- [The task] Of the lines below, write out exactly those from the line with "export CELL_PAD_IN_SITES_GLOBAL_PLACEMENT = 1" through the line with "set_clock_uncertainty 0.1 [all_clocks]", both included, and skip the rest.

- [Given records]
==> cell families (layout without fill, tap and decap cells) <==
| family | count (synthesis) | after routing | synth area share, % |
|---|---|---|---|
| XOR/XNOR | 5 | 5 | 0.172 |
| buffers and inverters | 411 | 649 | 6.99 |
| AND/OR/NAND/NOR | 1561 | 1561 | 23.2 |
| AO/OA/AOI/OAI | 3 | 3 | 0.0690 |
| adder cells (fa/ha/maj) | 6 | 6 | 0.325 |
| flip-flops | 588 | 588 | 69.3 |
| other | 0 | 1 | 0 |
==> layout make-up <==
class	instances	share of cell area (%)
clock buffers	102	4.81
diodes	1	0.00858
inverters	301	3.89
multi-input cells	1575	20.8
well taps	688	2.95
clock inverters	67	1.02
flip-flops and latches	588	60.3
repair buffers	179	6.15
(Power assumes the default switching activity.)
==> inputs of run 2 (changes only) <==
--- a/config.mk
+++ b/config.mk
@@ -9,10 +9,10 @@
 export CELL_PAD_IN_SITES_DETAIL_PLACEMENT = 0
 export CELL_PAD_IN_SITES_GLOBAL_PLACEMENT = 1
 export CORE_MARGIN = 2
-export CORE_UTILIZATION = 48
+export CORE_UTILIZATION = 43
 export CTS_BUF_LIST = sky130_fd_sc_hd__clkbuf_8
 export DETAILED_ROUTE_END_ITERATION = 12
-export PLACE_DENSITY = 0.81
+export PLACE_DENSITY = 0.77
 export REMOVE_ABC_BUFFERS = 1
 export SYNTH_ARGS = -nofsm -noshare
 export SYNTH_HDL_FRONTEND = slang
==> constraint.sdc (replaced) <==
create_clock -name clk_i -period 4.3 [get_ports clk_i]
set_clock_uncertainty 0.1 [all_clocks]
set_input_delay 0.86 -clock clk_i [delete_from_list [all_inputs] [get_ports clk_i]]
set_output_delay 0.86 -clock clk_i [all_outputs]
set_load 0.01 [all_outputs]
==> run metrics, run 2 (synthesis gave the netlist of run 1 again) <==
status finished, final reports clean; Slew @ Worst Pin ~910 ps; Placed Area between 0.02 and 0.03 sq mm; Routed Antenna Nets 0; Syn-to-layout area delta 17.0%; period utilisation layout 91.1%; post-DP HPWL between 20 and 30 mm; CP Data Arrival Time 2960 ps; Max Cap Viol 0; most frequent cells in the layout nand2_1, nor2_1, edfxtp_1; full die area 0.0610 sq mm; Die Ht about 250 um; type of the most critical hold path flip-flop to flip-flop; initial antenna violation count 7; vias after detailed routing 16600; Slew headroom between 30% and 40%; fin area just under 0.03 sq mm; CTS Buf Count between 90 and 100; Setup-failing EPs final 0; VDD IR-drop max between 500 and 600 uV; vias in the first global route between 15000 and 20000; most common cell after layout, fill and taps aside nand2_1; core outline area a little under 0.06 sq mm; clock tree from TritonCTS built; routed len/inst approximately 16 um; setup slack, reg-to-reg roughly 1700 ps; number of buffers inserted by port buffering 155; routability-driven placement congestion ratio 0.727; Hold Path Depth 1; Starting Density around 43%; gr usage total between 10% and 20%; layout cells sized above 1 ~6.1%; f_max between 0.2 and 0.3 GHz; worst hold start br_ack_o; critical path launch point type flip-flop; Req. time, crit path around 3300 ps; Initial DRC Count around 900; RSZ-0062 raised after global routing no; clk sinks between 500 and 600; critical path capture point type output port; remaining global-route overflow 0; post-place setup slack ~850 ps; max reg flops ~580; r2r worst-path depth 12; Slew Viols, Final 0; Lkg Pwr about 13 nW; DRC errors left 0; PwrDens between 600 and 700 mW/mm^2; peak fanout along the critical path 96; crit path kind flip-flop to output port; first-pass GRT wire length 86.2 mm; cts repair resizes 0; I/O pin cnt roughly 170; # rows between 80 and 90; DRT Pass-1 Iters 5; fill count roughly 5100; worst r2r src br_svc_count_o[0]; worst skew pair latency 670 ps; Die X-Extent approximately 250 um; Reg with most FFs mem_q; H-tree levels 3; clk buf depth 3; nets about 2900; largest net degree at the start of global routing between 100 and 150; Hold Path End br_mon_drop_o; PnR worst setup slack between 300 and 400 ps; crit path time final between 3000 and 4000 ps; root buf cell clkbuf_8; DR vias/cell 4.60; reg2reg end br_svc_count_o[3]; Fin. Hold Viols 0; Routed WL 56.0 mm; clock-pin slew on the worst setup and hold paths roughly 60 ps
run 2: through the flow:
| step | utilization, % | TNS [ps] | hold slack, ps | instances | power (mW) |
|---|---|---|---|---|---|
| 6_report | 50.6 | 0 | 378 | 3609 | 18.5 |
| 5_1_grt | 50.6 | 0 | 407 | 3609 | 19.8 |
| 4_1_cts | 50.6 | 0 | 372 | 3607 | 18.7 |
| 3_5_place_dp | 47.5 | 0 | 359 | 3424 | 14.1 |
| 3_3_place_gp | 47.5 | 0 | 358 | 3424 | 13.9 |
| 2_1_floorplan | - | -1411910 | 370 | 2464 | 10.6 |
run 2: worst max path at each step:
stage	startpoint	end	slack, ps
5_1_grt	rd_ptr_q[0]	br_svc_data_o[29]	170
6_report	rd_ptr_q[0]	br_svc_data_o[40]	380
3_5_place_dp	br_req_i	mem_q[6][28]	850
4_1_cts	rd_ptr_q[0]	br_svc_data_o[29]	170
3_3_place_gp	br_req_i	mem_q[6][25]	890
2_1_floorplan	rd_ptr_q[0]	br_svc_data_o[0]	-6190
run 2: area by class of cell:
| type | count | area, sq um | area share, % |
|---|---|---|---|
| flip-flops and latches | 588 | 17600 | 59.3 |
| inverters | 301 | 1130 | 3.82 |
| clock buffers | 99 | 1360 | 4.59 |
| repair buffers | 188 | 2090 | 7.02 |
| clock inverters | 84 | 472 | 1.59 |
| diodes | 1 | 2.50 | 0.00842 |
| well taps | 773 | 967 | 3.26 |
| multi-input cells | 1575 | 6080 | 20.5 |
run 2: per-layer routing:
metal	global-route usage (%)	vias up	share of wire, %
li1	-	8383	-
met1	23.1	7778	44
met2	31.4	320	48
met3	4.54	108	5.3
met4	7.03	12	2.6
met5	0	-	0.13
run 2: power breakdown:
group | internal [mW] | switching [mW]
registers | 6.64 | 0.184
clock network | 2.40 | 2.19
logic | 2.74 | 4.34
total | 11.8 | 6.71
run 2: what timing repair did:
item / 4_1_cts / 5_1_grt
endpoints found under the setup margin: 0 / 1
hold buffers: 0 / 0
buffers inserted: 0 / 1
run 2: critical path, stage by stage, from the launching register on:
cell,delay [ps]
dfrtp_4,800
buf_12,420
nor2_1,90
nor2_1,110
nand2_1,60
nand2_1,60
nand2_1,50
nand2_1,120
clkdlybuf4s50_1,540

- [Exercise response]
 export CELL_PAD_IN_SITES_GLOBAL_PLACEMENT = 1
 export CORE_MARGIN = 2
-export CORE_UTILIZATION = 48
+export CORE_UTILIZATION = 43
 export CTS_BUF_LIST = sky130_fd_sc_hd__clkbuf_8
 export DETAILED_ROUTE_END_ITERATION = 12
-export PLACE_DENSITY = 0.81
+export PLACE_DENSITY = 0.77
 export REMOVE_ABC_BUFFERS = 1
 export SYNTH_ARGS = -nofsm -noshare
 export SYNTH_HDL_FRONTEND = slang
==> constraint.sdc (replaced) <==
create_clock -name clk_i -period 4.3 [get_ports clk_i]
set_clock_uncertainty 0.1 [all_clocks]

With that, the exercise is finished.